++++ DATA EXCERPTS ++++

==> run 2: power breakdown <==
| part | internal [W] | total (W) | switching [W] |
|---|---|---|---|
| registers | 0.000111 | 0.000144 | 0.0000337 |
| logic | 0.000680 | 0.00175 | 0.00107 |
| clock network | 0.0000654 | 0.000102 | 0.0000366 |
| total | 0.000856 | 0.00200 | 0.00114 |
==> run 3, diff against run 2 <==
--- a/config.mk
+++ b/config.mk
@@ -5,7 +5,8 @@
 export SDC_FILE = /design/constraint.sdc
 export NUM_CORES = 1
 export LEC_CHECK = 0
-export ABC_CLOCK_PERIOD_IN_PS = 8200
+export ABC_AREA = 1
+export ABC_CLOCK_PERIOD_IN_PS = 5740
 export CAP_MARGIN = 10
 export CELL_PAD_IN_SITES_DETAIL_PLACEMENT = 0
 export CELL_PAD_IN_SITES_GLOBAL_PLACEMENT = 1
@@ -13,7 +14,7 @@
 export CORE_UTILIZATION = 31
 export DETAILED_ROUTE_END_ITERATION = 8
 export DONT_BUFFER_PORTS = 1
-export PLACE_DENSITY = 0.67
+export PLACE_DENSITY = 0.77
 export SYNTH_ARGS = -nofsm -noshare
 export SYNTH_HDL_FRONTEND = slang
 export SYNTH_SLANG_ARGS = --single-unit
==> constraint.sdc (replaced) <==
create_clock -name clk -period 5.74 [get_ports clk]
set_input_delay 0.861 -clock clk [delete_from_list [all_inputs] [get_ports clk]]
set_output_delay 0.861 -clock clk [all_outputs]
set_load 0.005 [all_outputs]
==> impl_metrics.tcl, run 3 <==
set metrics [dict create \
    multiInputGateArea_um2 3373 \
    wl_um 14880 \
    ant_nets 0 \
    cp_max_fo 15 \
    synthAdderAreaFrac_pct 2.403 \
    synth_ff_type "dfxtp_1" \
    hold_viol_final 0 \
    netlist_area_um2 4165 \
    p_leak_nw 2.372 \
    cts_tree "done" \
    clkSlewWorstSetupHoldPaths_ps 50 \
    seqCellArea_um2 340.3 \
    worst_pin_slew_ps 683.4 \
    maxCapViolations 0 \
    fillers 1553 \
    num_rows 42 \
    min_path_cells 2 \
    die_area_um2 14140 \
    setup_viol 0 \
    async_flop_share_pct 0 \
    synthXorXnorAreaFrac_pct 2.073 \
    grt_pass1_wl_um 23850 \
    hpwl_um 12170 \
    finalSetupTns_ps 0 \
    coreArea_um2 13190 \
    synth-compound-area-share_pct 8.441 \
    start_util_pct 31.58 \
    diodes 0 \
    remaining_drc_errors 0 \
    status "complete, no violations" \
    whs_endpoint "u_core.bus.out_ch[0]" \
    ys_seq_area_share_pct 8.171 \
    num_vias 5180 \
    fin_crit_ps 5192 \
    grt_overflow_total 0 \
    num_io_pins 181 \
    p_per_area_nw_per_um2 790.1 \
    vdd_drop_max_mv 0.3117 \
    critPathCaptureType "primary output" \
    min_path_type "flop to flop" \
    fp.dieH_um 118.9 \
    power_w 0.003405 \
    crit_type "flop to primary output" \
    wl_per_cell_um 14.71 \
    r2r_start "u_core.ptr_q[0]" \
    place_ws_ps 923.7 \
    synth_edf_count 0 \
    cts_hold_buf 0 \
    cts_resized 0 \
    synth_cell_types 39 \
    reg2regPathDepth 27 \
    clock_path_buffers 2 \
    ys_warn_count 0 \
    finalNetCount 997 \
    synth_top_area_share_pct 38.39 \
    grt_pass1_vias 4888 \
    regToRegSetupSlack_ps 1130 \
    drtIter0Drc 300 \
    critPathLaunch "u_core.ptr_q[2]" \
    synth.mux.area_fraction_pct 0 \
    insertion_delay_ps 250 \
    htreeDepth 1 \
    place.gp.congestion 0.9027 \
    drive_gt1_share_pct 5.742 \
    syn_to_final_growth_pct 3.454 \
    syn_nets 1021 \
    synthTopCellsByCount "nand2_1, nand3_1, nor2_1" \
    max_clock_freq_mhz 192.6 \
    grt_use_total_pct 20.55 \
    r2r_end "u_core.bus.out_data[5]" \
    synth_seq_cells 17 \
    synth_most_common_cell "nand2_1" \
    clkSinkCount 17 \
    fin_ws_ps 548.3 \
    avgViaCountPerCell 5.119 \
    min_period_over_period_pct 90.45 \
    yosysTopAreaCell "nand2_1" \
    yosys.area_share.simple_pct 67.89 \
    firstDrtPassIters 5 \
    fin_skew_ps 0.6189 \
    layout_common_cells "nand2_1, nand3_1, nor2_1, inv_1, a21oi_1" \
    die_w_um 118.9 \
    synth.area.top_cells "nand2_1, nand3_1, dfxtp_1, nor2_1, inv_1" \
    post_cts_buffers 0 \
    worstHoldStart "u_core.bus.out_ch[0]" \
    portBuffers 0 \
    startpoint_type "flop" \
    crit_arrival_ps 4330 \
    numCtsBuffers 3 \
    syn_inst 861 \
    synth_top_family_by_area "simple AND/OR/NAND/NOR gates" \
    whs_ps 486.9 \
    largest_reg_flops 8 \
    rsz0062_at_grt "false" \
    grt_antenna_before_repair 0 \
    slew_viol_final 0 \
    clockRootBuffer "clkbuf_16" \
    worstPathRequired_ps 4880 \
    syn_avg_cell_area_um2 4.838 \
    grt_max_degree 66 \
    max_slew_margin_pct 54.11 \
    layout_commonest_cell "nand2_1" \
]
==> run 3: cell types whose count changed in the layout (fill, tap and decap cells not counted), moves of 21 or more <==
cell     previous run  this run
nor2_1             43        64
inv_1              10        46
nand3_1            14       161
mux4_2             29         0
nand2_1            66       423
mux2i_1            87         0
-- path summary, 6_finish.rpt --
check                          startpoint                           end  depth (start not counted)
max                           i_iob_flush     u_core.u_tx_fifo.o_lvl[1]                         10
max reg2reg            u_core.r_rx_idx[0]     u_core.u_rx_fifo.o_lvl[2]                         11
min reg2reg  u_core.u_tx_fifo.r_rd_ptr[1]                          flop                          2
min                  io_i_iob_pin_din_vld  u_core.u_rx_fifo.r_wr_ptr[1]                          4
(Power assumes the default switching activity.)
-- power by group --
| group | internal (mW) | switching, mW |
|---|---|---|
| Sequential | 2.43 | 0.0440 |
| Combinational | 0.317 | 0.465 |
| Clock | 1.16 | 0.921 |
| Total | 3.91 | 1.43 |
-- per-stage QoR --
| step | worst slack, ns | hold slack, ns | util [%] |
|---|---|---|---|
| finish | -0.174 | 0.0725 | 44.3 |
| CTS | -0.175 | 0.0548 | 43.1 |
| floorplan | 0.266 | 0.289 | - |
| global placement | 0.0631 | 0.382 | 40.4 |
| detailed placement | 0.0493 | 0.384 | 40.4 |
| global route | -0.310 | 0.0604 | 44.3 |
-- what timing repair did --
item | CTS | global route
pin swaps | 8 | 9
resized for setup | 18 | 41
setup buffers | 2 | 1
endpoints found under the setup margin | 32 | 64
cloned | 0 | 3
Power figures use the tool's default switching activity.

++++

# TASK REQUIREMENTS:
Your response should hold the lines from the first line of the entries above through the line with "p_leak_nw 2.372 \", each retyped exactly, and nothing else.

# ANSWER BOX:
==> run 2: power breakdown <==
| part | internal [W] | total (W) | switching [W] |
|---|---|---|---|
| registers | 0.000111 | 0.000144 | 0.0000337 |
| logic | 0.000680 | 0.00175 | 0.00107 |
| clock network | 0.0000654 | 0.000102 | 0.0000366 |
| total | 0.000856 | 0.00200 | 0.00114 |
==> run 3, diff against run 2 <==
--- a/config.mk
+++ b/config.mk
@@ -5,7 +5,8 @@
 export SDC_FILE = /design/constraint.sdc
 export NUM_CORES = 1
 export LEC_CHECK = 0
-export ABC_CLOCK_PERIOD_IN_PS = 8200
+export ABC_AREA = 1
+export ABC_CLOCK_PERIOD_IN_PS = 5740
 export CAP_MARGIN = 10
 export CELL_PAD_IN_SITES_DETAIL_PLACEMENT = 0
 export CELL_PAD_IN_SITES_GLOBAL_PLACEMENT = 1
@@ -13,7 +14,7 @@
 export CORE_UTILIZATION = 31
 export DETAILED_ROUTE_END_ITERATION = 8
 export DONT_BUFFER_PORTS = 1
-export PLACE_DENSITY = 0.67
+export PLACE_DENSITY = 0.77
 export SYNTH_ARGS = -nofsm -noshare
 export SYNTH_HDL_FRONTEND = slang
 export SYNTH_SLANG_ARGS = --single-unit
==> constraint.sdc (replaced) <==
create_clock -name clk -period 5.74 [get_ports clk]
set_input_delay 0.861 -clock clk [delete_from_list [all_inputs] [get_ports clk]]
set_output_delay 0.861 -clock clk [all_outputs]
set_load 0.005 [all_outputs]
==> impl_metrics.tcl, run 3 <==
set metrics [dict create \
    multiInputGateArea_um2 3373 \
    wl_um 14880 \
    ant_nets 0 \
    cp_max_fo 15 \
    synthAdderAreaFrac_pct 2.403 \
    synth_ff_type "dfxtp_1" \
    hold_viol_final 0 \
    netlist_area_um2 4165 \
    p_leak_nw 2.372 \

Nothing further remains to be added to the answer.